Exercise objective: Locate every line in the records below that contains the word "holds", and copy each one.

Records drawn from a dataset:
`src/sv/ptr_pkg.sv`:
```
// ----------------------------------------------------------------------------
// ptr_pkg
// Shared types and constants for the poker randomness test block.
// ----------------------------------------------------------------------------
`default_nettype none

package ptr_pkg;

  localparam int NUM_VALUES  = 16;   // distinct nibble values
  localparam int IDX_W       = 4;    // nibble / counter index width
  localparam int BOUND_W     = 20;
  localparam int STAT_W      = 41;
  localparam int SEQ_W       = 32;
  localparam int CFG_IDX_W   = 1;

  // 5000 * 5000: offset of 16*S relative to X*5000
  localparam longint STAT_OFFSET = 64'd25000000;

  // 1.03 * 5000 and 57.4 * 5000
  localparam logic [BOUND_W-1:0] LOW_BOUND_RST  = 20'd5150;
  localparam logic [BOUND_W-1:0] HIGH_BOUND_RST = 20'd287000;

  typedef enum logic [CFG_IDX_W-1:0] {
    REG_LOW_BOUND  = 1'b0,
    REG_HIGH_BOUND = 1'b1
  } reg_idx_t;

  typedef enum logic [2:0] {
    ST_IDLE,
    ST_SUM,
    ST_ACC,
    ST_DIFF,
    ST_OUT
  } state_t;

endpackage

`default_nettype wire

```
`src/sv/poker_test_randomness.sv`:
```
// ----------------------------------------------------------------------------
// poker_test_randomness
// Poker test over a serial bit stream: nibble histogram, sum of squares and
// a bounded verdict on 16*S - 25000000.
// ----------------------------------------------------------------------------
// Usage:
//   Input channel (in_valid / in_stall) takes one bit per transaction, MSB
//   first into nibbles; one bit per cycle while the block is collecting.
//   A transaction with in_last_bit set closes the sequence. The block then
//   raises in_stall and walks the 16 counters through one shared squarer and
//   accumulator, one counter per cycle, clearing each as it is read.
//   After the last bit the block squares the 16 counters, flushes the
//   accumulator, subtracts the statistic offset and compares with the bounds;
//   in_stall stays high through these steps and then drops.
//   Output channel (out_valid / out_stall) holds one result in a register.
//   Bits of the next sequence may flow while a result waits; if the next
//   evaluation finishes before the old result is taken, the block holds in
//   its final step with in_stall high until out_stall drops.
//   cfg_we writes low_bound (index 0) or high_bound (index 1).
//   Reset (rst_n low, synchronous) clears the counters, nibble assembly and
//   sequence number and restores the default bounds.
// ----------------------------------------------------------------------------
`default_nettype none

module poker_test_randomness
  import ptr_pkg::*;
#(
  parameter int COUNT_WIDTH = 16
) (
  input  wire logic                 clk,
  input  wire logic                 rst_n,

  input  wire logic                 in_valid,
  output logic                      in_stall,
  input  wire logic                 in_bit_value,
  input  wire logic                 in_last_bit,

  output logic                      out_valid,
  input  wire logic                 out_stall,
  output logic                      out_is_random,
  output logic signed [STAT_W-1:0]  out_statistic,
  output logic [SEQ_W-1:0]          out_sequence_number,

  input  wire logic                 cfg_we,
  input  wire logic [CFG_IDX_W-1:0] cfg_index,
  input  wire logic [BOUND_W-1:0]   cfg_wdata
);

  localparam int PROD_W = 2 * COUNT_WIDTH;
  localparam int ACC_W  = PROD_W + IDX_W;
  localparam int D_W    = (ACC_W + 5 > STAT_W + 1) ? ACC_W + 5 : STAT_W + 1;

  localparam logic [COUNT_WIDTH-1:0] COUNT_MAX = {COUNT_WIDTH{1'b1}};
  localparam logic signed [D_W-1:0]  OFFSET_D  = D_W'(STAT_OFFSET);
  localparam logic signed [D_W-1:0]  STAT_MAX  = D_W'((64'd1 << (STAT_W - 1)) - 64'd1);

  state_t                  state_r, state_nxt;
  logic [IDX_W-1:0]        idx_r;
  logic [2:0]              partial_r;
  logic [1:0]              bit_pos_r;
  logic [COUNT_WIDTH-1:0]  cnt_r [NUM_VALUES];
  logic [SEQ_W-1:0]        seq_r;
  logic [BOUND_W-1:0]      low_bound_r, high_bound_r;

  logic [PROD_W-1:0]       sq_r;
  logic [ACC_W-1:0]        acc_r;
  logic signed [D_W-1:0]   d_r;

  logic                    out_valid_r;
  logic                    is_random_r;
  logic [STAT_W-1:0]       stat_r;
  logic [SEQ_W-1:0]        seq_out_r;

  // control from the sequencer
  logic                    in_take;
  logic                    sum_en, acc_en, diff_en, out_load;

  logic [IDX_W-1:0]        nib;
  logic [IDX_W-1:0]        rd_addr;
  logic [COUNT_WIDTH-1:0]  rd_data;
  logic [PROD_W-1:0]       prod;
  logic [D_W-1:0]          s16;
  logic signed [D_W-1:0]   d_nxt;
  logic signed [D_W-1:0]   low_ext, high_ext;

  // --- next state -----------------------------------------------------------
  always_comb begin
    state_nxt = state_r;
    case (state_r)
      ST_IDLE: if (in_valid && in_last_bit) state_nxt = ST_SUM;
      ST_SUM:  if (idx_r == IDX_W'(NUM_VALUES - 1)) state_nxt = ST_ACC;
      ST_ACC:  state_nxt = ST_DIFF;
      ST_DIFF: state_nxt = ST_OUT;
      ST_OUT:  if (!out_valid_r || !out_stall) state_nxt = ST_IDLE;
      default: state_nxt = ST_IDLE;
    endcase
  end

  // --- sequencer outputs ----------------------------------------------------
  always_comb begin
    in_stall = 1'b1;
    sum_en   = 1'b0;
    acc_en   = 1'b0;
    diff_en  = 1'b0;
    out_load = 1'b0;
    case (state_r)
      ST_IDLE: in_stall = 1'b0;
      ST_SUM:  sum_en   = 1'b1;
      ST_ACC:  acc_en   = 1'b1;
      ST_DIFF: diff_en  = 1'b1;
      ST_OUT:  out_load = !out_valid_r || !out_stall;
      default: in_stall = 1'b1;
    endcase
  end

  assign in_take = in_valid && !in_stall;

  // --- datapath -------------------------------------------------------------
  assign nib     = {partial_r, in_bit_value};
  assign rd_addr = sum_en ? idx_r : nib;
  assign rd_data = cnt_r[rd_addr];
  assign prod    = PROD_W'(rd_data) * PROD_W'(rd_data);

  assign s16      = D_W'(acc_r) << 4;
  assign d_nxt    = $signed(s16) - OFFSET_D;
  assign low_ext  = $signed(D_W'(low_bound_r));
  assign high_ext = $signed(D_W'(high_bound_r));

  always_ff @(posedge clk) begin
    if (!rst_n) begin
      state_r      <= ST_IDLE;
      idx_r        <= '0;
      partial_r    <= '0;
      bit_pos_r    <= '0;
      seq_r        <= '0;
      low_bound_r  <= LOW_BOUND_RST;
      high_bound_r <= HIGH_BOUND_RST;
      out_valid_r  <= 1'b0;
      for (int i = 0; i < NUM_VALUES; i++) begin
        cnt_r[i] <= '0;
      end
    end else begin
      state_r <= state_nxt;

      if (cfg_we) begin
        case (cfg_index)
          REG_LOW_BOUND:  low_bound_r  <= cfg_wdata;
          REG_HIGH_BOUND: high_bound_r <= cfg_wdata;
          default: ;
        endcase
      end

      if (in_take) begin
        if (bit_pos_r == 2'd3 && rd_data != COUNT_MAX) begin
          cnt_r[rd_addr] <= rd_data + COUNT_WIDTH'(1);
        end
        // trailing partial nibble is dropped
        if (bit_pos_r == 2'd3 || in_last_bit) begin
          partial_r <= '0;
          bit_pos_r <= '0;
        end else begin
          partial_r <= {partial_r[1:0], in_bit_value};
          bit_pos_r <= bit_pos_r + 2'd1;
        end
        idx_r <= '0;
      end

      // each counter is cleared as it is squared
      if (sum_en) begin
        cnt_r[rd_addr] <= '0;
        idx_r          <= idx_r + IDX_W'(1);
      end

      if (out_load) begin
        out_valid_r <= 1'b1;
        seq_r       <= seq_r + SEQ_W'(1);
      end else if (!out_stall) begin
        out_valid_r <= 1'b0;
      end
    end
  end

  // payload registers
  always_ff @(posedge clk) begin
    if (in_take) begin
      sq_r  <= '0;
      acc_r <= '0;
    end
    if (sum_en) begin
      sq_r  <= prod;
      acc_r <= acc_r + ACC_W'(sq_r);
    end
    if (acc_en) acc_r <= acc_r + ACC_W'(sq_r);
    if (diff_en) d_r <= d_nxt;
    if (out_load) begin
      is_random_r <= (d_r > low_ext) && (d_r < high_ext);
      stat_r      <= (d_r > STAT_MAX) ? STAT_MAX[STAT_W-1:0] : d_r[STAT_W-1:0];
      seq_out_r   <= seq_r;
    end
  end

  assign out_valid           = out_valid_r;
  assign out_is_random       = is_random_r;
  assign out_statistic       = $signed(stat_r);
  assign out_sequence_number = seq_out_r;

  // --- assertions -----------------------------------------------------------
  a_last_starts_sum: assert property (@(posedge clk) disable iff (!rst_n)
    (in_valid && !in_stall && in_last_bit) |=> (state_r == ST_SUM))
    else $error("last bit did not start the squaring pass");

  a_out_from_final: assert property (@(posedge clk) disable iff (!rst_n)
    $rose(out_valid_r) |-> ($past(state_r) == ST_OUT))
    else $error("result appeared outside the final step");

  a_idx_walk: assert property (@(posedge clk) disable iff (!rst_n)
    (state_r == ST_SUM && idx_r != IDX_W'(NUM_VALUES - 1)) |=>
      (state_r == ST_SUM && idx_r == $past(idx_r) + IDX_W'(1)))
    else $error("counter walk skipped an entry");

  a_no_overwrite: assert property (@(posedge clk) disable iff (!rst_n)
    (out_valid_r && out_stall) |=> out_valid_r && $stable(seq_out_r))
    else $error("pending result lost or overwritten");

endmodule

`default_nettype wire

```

--

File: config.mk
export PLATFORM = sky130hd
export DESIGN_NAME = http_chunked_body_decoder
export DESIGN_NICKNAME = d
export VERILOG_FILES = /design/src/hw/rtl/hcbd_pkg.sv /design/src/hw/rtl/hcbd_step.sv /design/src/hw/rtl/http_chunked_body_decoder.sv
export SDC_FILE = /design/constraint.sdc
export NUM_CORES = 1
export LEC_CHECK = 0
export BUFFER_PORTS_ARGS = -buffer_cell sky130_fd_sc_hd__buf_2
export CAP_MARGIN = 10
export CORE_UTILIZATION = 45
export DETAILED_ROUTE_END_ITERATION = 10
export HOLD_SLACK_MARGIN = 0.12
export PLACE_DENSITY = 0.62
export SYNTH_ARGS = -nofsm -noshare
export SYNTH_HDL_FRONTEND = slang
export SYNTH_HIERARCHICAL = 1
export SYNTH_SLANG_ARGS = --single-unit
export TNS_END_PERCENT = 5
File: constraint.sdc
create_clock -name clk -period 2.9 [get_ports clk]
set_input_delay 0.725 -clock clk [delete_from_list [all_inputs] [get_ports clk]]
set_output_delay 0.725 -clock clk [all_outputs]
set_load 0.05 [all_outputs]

Exercise output:
//   Output channel (out_valid / out_stall) holds one result in a register.
//   evaluation finishes before the old result is taken, the block holds in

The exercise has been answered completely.